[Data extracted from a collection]
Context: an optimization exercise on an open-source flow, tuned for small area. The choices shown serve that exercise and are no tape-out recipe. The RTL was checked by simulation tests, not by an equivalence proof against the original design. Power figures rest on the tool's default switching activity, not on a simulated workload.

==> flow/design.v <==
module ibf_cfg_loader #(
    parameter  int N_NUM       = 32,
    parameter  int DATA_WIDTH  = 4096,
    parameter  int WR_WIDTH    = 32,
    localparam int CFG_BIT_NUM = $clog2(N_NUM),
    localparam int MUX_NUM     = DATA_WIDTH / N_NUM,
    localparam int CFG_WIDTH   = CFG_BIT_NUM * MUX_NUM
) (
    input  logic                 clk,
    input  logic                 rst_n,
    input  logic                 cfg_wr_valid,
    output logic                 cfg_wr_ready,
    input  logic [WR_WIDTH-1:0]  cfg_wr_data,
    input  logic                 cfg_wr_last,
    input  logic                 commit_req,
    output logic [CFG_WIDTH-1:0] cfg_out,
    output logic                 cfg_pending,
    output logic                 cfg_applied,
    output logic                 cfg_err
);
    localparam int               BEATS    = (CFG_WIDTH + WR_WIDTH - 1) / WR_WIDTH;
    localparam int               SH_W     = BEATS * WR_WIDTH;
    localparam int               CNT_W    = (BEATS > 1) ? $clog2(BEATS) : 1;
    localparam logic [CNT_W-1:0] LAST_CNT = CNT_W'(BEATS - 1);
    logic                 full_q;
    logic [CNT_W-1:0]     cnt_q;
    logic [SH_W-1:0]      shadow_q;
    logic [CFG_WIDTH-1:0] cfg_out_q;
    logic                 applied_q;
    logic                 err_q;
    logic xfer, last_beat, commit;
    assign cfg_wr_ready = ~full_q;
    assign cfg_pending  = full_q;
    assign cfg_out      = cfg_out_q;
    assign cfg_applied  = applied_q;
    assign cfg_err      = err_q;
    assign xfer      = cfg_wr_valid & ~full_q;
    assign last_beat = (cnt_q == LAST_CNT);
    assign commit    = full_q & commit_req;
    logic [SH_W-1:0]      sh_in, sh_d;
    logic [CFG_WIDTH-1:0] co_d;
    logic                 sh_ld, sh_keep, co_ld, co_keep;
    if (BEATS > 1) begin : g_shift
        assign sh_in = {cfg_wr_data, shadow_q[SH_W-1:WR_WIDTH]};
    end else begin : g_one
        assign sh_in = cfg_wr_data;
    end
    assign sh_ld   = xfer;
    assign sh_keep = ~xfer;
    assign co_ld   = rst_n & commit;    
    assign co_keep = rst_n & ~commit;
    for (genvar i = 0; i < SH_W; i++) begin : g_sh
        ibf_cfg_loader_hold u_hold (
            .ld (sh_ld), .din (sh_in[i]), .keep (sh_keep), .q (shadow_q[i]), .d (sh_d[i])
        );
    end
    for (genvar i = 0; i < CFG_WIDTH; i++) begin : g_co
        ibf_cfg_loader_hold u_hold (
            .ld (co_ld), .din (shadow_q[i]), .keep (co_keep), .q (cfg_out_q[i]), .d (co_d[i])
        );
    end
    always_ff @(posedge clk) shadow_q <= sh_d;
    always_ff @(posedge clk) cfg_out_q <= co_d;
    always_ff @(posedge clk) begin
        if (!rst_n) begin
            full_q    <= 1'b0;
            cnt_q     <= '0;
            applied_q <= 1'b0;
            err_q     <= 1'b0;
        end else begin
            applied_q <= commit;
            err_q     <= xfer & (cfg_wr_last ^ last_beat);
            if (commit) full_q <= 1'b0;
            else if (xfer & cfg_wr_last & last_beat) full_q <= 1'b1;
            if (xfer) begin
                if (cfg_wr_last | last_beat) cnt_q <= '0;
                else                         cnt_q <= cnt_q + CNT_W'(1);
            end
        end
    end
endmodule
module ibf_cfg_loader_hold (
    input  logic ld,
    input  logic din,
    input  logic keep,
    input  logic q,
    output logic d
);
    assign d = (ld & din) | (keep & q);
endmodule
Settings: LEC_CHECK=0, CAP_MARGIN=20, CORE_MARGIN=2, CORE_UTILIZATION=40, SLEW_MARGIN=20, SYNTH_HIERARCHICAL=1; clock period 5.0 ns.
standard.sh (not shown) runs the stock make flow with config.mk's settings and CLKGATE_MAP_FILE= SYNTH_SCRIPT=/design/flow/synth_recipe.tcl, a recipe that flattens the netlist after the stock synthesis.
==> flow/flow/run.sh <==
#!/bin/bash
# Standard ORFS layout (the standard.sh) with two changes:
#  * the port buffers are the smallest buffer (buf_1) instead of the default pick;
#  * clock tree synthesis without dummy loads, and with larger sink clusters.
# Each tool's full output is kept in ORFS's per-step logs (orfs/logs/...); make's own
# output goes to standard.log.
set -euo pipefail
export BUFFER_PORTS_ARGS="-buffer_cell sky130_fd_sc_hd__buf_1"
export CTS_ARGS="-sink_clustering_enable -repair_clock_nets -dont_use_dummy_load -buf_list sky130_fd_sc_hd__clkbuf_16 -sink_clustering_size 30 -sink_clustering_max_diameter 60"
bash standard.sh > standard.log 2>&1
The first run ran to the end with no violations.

--

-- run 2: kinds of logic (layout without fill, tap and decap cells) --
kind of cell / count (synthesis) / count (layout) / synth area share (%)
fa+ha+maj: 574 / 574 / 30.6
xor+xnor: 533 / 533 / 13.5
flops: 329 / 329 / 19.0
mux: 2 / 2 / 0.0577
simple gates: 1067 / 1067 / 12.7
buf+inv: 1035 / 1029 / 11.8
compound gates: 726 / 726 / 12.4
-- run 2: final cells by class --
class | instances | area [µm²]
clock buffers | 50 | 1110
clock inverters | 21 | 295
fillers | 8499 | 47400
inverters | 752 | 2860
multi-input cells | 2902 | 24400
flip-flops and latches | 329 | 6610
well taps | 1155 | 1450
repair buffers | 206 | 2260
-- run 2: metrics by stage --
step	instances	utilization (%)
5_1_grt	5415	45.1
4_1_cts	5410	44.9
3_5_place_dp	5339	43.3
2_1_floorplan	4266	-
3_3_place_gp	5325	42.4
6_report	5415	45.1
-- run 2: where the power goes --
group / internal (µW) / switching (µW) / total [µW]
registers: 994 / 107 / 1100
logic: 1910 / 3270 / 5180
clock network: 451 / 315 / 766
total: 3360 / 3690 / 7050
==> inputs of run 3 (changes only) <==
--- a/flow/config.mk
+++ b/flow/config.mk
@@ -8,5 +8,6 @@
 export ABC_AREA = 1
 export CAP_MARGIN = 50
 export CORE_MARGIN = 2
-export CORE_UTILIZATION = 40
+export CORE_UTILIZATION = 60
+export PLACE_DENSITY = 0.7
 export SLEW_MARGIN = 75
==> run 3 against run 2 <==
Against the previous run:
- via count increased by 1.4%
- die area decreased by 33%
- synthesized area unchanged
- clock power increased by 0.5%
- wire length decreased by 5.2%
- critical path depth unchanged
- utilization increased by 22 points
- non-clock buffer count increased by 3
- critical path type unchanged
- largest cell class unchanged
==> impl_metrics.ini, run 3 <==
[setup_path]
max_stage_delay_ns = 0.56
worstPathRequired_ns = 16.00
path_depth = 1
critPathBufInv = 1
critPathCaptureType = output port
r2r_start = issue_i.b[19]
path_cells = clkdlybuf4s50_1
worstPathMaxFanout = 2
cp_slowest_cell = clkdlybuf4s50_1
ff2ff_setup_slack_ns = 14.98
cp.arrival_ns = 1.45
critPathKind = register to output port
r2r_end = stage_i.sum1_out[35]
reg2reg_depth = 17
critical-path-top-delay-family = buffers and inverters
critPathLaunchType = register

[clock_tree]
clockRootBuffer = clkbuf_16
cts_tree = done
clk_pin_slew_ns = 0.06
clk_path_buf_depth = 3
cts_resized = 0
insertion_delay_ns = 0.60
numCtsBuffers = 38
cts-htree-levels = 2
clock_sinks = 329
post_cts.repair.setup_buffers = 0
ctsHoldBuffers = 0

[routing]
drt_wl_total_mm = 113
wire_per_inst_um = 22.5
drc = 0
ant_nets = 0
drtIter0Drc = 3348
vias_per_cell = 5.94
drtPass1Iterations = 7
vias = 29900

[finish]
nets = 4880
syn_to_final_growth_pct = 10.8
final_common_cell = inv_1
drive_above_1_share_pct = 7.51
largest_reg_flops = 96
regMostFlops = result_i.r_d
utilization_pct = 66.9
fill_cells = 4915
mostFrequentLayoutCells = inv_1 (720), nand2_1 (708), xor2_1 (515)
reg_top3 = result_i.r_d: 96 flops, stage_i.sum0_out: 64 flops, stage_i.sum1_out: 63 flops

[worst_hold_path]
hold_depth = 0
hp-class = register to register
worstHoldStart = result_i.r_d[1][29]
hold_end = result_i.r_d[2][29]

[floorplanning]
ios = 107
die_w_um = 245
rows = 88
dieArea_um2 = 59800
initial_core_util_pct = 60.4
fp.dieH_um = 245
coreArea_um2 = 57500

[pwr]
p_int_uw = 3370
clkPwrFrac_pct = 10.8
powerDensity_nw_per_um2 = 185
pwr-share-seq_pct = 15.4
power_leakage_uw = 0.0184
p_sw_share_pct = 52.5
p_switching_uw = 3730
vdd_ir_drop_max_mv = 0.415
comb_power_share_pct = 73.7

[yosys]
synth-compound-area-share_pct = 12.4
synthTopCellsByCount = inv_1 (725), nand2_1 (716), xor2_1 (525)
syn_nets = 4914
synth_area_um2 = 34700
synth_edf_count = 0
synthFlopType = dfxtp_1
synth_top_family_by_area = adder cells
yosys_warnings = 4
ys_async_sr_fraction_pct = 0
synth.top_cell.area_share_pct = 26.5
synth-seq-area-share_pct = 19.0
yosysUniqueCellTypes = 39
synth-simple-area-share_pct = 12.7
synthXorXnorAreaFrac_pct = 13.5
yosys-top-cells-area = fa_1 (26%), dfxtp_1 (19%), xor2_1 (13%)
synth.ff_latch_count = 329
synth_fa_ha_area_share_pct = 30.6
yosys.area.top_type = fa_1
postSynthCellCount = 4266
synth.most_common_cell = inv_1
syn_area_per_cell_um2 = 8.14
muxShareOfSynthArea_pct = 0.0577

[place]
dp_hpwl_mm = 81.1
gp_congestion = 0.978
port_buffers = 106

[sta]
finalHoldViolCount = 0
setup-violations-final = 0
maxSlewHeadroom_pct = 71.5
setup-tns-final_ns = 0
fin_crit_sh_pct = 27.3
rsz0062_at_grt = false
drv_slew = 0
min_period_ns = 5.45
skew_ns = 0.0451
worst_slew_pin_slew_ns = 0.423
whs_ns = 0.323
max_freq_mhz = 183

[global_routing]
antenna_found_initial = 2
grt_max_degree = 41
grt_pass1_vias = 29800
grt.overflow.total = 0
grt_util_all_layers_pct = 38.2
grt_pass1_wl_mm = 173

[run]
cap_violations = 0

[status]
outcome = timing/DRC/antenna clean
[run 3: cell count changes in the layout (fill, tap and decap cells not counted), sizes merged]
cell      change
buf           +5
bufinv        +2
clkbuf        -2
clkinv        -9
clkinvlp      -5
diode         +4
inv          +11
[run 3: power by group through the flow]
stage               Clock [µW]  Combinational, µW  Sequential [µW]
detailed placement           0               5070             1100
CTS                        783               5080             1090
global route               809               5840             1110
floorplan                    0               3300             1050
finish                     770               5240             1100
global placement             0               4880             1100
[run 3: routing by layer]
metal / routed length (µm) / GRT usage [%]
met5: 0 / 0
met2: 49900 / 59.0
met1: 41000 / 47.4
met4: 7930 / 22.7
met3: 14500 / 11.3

**WHAT THIS TASK INVOLVES:** Lines in the records above that carry the word "inverters" are to be located and copied.

**FINAL ANSWER:**
clock inverters | 21 | 295
inverters | 752 | 2860
critical-path-top-delay-family = buffers and inverters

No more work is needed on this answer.